**Work to be completed**
Only a number is wanted here: the count of lines in the entries below that contain the word "endmodule".

**Given data**
### src/rtl/core/ps2md_pkg.sv
`timescale 1ns / 1ps
`default_nettype none
// ----------------------------------------------------------------------------
// ps2md_pkg
// Shared types and constants for the four-byte PS/2 mouse packet decoder.
// ----------------------------------------------------------------------------
package ps2md_pkg;

  localparam int POS_WIDTH_DEFAULT = 32;
  localparam int OUT_WIDTH         = 32;

  // Byte position within a packet
  localparam logic [1:0] IDX_STATUS = 2'd0;
  localparam logic [1:0] IDX_DX     = 2'd1;
  localparam logic [1:0] IDX_DY     = 2'd2;
  localparam logic [1:0] IDX_WHEEL  = 2'd3;

  localparam logic [7:0] OVF_MASK   = 8'hC0;
  localparam logic [3:0] WHEEL_UP   = 4'd1;
  localparam logic [3:0] WHEEL_DOWN = 4'd15;

  typedef struct packed {
    logic extra_two;
    logic extra_one;
    logic right;
    logic middle;
    logic left;
  } buttons_t;

  typedef struct packed {
    logic [7:0] status;
    logic [7:0] dx;
    logic [7:0] dy;
    logic [7:0] wheel;
  } packet_t;

endpackage : ps2md_pkg
`default_nettype wire

### src/rtl/core/ps2md_channels.sv
`timescale 1ns / 1ps
`default_nettype none
// ----------------------------------------------------------------------------
// ps2md channels
// Valid/ready channel interfaces: received bytes in, decoded reports out.
// ----------------------------------------------------------------------------
interface ps2md_byte_if;
  logic       valid;
  logic       ready;
  logic [7:0] data_byte;
  logic       resync;

  modport source (output valid, output data_byte, output resync, input ready);
  modport sink   (input valid, input data_byte, input resync, output ready);
endinterface : ps2md_byte_if

interface ps2md_report_if;
  logic               valid;
  logic               ready;
  logic signed [31:0] pos_x;
  logic signed [31:0] pos_y;
  logic signed [31:0] scroll_count;
  logic               left_pressed;
  logic               middle_pressed;
  logic               right_pressed;
  logic               extra_one_pressed;
  logic               extra_two_pressed;
  logic               packet_dropped;

  modport source (
    output valid, output pos_x, output pos_y, output scroll_count,
    output left_pressed, output middle_pressed, output right_pressed,
    output extra_one_pressed, output extra_two_pressed, output packet_dropped,
    input ready
  );
  modport sink (
    input valid, input pos_x, input pos_y, input scroll_count,
    input left_pressed, input middle_pressed, input right_pressed,
    input extra_one_pressed, input extra_two_pressed, input packet_dropped,
    output ready
  );
endinterface : ps2md_report_if
`default_nettype wire

### src/rtl/core/ps2md_accum.sv
`timescale 1ns / 1ps
`default_nettype none
// ----------------------------------------------------------------------------
// ps2md_accum
// Packet update: next positions, wheel count and buttons from a full packet.
// ----------------------------------------------------------------------------
module ps2md_accum
  import ps2md_pkg::*;
#(
  parameter int POS_WIDTH = POS_WIDTH_DEFAULT
) (
  input  packet_t              pkt,
  input  logic [POS_WIDTH-1:0] pos_x,
  input  logic [POS_WIDTH-1:0] pos_y,
  input  logic [31:0]          wheel,
  input  buttons_t             buttons,
  output logic [POS_WIDTH-1:0] pos_x_next,
  output logic [POS_WIDTH-1:0] pos_y_next,
  output logic [31:0]          wheel_next,
  output buttons_t             buttons_next,
  output logic                 dropped
);

  logic [POS_WIDTH-1:0] delta_x;
  logic [POS_WIDTH-1:0] delta_y;
  buttons_t             decoded;

  // Sign bits of the deltas live in the status byte
  assign delta_x = {{(POS_WIDTH-8){pkt.status[4]}}, pkt.dx};
  assign delta_y = {{(POS_WIDTH-8){pkt.status[5]}}, pkt.dy};
  assign dropped = |(pkt.status & OVF_MASK);

  always_comb begin
    decoded.left      = pkt.status[0];
    decoded.right     = pkt.status[1];
    decoded.middle    = pkt.status[2];
    decoded.extra_one = pkt.wheel[4];
    decoded.extra_two = pkt.wheel[5];
  end

  always_comb begin
    pos_x_next   = pos_x;
    pos_y_next   = pos_y;
    wheel_next   = wheel;
    buttons_next = buttons;
    if (!dropped) begin
      pos_x_next   = pos_x + delta_x;
      pos_y_next   = pos_y + delta_y;
      buttons_next = decoded;
      case (pkt.wheel[3:0])
        WHEEL_DOWN: wheel_next = wheel - 32'd1;
        WHEEL_UP:   wheel_next = wheel + 32'd1;
        default:    wheel_next = wheel;
      endcase
    end
  end

endmodule : ps2md_accum
`default_nettype wire

### src/rtl/core/ps2_mouse_packet_decoder_unit.sv
`timescale 1ns / 1ps
`default_nettype none
// ----------------------------------------------------------------------------
// ps2_mouse_packet_decoder_unit
// Four-byte PS/2 wheel mouse packet decoder with position and scroll totals.
// ----------------------------------------------------------------------------
//  channel   dir   payload                                       per transaction
//  rx_byte   in    data_byte[7:0], resync                        one mouse byte
//  report    out   pos_x, pos_y, scroll_count, 5 buttons, drop   one packet
//
//  One byte per cycle. The fourth byte of a packet updates the totals and
//  loads the report register at the same edge; the report shows next cycle.
//  rst clears the byte counter, totals, buttons and the report valid.
//  A stalled report blocks only a byte at packet position four, resync or not;
//  bytes one to three keep flowing.
// ----------------------------------------------------------------------------
module ps2_mouse_packet_decoder_unit
  import ps2md_pkg::*;
#(
  parameter int POS_WIDTH = POS_WIDTH_DEFAULT
) (
  input  wire logic      clk,
  input  wire logic      rst,
  ps2md_byte_if.sink     rx_byte,
  ps2md_report_if.source report
);

  logic [1:0]           byte_index;
  logic [7:0]           first_byte;
  logic [7:0]           delta_x_byte;
  logic [7:0]           delta_y_byte;
  logic [POS_WIDTH-1:0] position_x;
  logic [POS_WIDTH-1:0] position_y;
  logic [31:0]          wheel_total;
  buttons_t             button_flags;

  logic [POS_WIDTH-1:0] position_x_next;
  logic [POS_WIDTH-1:0] position_y_next;
  logic [31:0]          wheel_total_next;
  buttons_t             button_flags_next;
  logic                 dropped;

  logic                 report_valid;
  logic [1:0]           idx;
  logic                 accept;
  packet_t              pkt;

  assign idx    = rx_byte.resync ? IDX_STATUS : byte_index;
  assign accept = rx_byte.valid && rx_byte.ready;

  // Hold off a packet-closing byte while the previous report is still pending
  assign rx_byte.ready = !(byte_index == IDX_WHEEL && report_valid && !report.ready);

  always_comb begin
    pkt.status = first_byte;
    pkt.dx     = delta_x_byte;
    pkt.dy     = delta_y_byte;
    pkt.wheel  = rx_byte.data_byte;
  end

  ps2md_accum #(
    .POS_WIDTH (POS_WIDTH)
  ) u_accum (
    .pkt          (pkt),
    .pos_x        (position_x),
    .pos_y        (position_y),
    .wheel        (wheel_total),
    .buttons      (button_flags),
    .pos_x_next   (position_x_next),
    .pos_y_next   (position_y_next),
    .wheel_next   (wheel_total_next),
    .buttons_next (button_flags_next),
    .dropped      (dropped)
  );

  always_ff @(posedge clk) begin
    if (rst) begin
      byte_index   <= IDX_STATUS;
      first_byte   <= '0;
      delta_x_byte <= '0;
      delta_y_byte <= '0;
      position_x   <= '0;
      position_y   <= '0;
      wheel_total  <= '0;
      button_flags <= '0;
      report_valid <= 1'b0;
    end else begin
      // Load a new report or drop the one just taken
      if (accept && idx == IDX_WHEEL) begin
        report_valid <= 1'b1;
      end else if (report.ready) begin
        report_valid <= 1'b0;
      end
      if (accept) begin
        unique case (idx)
          IDX_STATUS: begin
            first_byte <= rx_byte.data_byte;
            byte_index <= IDX_DX;
          end
          IDX_DX: begin
            delta_x_byte <= rx_byte.data_byte;
            byte_index   <= IDX_DY;
          end
          IDX_DY: begin
            delta_y_byte <= rx_byte.data_byte;
            byte_index   <= IDX_WHEEL;
          end
          IDX_WHEEL: begin
            byte_index   <= IDX_STATUS;
            position_x   <= position_x_next;
            position_y   <= position_y_next;
            wheel_total  <= wheel_total_next;
            button_flags <= button_flags_next;
          end
          default: byte_index <= IDX_STATUS;
        endcase
      end
    end
  end

  // Report payload: loaded with the updated totals when a packet closes
  always_ff @(posedge clk) begin
    if (accept && idx == IDX_WHEEL) begin
      report.pos_x             <= OUT_WIDTH'($signed(position_x_next));
      report.pos_y             <= OUT_WIDTH'($signed(position_y_next));
      report.scroll_count      <= $signed(wheel_total_next);
      report.left_pressed      <= button_flags_next.left;
      report.middle_pressed    <= button_flags_next.middle;
      report.right_pressed     <= button_flags_next.right;
      report.extra_one_pressed <= button_flags_next.extra_one;
      report.extra_two_pressed <= button_flags_next.extra_two;
      report.packet_dropped    <= dropped;
    end
  end

  assign report.valid = report_valid;

endmodule : ps2_mouse_packet_decoder_unit
`default_nettype wire

### src/flat_wrapper.sv
// flat-port wrapper written by rule: the top's interface ports become plain ports
module ps2_mouse_packet_decoder_unit_flat import ps2md_pkg::*;
#(
  parameter int POS_WIDTH = POS_WIDTH_DEFAULT
)
  (clk, rst, rx_byte_valid, rx_byte_data_byte, rx_byte_resync, rx_byte_ready, report_valid, report_pos_x, report_pos_y, report_scroll_count, report_left_pressed, report_middle_pressed, report_right_pressed, report_extra_one_pressed, report_extra_two_pressed, report_packet_dropped, report_ready);
  ps2md_byte_if rx_byte_i ();
  ps2md_report_if report_i ();
  input  wire logic clk;
  input  wire logic rst;
  input wire logic [$bits(rx_byte_i.valid)-1:0] rx_byte_valid;
  input wire logic [$bits(rx_byte_i.data_byte)-1:0] rx_byte_data_byte;
  input wire logic [$bits(rx_byte_i.resync)-1:0] rx_byte_resync;
  output wire logic [$bits(rx_byte_i.ready)-1:0] rx_byte_ready;
  output wire logic [$bits(report_i.valid)-1:0] report_valid;
  output wire logic [$bits(report_i.pos_x)-1:0] report_pos_x;
  output wire logic [$bits(report_i.pos_y)-1:0] report_pos_y;
  output wire logic [$bits(report_i.scroll_count)-1:0] report_scroll_count;
  output wire logic [$bits(report_i.left_pressed)-1:0] report_left_pressed;
  output wire logic [$bits(report_i.middle_pressed)-1:0] report_middle_pressed;
  output wire logic [$bits(report_i.right_pressed)-1:0] report_right_pressed;
  output wire logic [$bits(report_i.extra_one_pressed)-1:0] report_extra_one_pressed;
  output wire logic [$bits(report_i.extra_two_pressed)-1:0] report_extra_two_pressed;
  output wire logic [$bits(report_i.packet_dropped)-1:0] report_packet_dropped;
  input wire logic [$bits(report_i.ready)-1:0] report_ready;
  assign rx_byte_i.valid = rx_byte_valid;
  assign rx_byte_i.data_byte = rx_byte_data_byte;
  assign rx_byte_i.resync = rx_byte_resync;
  assign rx_byte_ready = rx_byte_i.ready;
  assign report_valid = report_i.valid;
  assign report_pos_x = report_i.pos_x;
  assign report_pos_y = report_i.pos_y;
  assign report_scroll_count = report_i.scroll_count;
  assign report_left_pressed = report_i.left_pressed;
  assign report_middle_pressed = report_i.middle_pressed;
  assign report_right_pressed = report_i.right_pressed;
  assign report_extra_one_pressed = report_i.extra_one_pressed;
  assign report_extra_two_pressed = report_i.extra_two_pressed;
  assign report_packet_dropped = report_i.packet_dropped;
  assign report_i.ready = report_ready;
  ps2_mouse_packet_decoder_unit #(.POS_WIDTH(POS_WIDTH)) u_core (.clk(clk), .rst(rst), .rx_byte(rx_byte_i), .report(report_i));
endmodule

**Result below**
3